■ **PROBLEM STATEMENT**:
Please transcribe exactly, and only, the lines of the data below between the line holding "tap,67,4.11" and the line holding "endpoints found under", inclusive.

━━━━━━

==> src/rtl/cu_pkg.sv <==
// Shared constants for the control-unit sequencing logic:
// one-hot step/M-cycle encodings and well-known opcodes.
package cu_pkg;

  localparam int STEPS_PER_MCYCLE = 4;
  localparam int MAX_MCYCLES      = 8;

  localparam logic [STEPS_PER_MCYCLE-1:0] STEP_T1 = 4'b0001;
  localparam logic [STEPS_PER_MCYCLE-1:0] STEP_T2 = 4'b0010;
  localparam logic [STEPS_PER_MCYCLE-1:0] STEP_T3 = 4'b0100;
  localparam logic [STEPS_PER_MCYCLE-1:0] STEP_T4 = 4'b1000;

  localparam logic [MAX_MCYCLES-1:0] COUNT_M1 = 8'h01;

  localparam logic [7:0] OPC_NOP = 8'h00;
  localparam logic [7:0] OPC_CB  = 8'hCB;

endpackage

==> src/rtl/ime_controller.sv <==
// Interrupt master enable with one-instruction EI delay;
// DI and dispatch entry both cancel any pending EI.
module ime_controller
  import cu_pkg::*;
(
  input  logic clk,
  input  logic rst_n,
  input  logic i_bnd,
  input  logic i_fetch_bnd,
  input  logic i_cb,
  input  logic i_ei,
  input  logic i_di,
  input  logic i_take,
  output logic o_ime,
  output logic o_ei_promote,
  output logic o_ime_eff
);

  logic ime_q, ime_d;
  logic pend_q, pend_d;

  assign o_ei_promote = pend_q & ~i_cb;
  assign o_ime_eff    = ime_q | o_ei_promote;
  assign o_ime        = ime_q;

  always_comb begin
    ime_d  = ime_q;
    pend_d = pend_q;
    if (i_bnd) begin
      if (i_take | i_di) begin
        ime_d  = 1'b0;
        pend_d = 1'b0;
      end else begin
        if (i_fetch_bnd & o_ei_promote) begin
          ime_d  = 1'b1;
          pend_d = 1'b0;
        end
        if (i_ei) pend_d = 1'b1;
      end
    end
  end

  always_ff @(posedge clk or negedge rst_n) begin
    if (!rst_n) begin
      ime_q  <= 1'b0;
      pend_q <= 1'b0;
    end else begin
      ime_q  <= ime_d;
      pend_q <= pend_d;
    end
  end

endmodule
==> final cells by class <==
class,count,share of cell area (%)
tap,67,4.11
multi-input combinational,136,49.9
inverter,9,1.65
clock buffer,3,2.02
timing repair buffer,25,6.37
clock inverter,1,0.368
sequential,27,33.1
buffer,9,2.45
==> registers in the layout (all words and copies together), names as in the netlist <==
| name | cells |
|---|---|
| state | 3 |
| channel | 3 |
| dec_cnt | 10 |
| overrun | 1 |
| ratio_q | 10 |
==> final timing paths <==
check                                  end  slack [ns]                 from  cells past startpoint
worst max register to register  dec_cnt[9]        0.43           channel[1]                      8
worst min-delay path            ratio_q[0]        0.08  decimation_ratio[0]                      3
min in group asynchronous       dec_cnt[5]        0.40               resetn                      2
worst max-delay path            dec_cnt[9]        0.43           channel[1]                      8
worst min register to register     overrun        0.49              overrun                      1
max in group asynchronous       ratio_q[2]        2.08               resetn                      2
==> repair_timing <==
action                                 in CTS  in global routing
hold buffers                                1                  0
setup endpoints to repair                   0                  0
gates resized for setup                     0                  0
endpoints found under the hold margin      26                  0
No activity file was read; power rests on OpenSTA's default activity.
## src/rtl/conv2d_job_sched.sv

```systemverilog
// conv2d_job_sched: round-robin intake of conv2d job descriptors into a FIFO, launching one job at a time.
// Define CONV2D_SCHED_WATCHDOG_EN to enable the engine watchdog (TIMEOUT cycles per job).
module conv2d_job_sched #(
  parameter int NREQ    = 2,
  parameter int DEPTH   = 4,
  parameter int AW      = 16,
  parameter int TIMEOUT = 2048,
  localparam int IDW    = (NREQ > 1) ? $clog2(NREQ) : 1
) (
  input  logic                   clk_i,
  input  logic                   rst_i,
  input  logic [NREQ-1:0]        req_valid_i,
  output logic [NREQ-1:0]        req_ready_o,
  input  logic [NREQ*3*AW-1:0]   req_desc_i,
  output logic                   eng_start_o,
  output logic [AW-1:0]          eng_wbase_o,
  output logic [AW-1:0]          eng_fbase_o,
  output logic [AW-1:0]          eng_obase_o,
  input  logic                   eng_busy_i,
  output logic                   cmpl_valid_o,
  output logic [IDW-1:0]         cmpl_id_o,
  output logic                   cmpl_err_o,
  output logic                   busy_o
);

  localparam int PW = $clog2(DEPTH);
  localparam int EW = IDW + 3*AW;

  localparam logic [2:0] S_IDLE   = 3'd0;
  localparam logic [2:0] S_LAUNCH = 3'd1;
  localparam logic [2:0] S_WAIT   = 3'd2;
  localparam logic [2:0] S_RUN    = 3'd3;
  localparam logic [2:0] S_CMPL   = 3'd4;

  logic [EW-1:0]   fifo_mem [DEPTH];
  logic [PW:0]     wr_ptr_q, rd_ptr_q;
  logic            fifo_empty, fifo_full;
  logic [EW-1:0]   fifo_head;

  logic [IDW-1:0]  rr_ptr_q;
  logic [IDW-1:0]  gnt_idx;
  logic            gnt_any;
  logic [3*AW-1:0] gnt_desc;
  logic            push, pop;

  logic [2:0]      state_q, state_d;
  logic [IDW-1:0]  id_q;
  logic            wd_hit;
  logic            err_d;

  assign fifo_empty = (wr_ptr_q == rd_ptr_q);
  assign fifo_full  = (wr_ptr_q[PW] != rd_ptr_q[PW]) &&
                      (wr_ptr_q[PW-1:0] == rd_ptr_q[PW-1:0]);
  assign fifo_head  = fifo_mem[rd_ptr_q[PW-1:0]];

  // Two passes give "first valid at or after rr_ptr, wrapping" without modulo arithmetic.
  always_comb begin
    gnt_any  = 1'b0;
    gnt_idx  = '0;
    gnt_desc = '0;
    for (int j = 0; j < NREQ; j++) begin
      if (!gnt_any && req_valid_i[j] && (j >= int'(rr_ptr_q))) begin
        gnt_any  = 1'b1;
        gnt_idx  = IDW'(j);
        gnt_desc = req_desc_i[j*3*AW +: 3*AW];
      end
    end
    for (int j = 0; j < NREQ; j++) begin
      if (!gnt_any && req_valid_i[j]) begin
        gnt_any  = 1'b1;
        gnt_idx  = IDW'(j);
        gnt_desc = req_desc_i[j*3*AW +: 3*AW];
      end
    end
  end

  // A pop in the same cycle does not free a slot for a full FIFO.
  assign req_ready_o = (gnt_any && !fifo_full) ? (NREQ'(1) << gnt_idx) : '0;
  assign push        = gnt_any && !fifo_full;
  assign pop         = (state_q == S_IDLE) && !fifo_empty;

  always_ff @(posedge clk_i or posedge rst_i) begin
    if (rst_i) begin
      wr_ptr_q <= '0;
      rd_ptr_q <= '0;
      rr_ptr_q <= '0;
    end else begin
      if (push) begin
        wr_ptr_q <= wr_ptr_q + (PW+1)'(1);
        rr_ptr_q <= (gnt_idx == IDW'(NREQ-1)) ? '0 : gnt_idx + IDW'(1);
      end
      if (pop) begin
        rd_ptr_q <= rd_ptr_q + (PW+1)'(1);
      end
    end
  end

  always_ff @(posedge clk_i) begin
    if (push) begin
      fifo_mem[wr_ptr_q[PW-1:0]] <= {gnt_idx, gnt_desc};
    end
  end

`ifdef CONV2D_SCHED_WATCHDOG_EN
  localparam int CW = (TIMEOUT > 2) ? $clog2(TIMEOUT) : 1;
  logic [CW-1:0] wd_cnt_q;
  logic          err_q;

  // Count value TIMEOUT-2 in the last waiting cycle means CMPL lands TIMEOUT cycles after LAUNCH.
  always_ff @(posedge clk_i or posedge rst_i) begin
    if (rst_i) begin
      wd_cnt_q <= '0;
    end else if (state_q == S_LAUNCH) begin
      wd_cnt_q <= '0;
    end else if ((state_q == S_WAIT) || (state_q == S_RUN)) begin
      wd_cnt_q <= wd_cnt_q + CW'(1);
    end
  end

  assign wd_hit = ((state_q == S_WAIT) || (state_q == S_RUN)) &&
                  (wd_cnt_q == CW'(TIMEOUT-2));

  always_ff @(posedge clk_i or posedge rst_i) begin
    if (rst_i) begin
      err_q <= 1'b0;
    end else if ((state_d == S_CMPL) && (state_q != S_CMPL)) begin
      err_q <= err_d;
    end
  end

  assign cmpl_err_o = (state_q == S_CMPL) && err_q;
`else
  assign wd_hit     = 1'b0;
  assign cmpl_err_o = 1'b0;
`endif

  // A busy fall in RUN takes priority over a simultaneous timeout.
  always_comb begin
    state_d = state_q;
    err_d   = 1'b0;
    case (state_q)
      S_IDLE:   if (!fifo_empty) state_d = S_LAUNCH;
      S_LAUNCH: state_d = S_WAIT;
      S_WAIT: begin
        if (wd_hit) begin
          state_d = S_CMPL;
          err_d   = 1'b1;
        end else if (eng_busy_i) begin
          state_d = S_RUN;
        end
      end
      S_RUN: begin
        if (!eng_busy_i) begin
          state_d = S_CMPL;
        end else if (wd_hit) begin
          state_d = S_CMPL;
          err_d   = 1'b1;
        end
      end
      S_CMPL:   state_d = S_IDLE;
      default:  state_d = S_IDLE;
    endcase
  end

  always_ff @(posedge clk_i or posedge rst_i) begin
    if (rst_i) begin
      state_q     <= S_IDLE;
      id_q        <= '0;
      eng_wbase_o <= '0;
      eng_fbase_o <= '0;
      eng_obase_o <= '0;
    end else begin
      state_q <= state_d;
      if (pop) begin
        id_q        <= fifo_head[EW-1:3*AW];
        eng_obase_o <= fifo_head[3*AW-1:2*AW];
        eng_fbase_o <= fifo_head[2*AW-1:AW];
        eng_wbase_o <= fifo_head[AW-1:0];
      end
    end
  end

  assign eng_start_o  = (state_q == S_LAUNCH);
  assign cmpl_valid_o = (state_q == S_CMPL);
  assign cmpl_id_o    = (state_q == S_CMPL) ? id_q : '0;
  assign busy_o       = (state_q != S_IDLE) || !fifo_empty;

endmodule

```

━━━━━━

■ **EXERCISE OUTPUT**:
tap,67,4.11
multi-input combinational,136,49.9
inverter,9,1.65
clock buffer,3,2.02
timing repair buffer,25,6.37
clock inverter,1,0.368
sequential,27,33.1
buffer,9,2.45
==> registers in the layout (all words and copies together), names as in the netlist <==
| name | cells |
|---|---|
| state | 3 |
| channel | 3 |
| dec_cnt | 10 |
| overrun | 1 |
| ratio_q | 10 |
==> final timing paths <==
check                                  end  slack [ns]                 from  cells past startpoint
worst max register to register  dec_cnt[9]        0.43           channel[1]                      8
worst min-delay path            ratio_q[0]        0.08  decimation_ratio[0]                      3
min in group asynchronous       dec_cnt[5]        0.40               resetn                      2
worst max-delay path            dec_cnt[9]        0.43           channel[1]                      8
worst min register to register     overrun        0.49              overrun                      1
max in group asynchronous       ratio_q[2]        2.08               resetn                      2
==> repair_timing <==
action                                 in CTS  in global routing
hold buffers                                1                  0
setup endpoints to repair                   0                  0
gates resized for setup                     0                  0
endpoints found under the hold margin      26                  0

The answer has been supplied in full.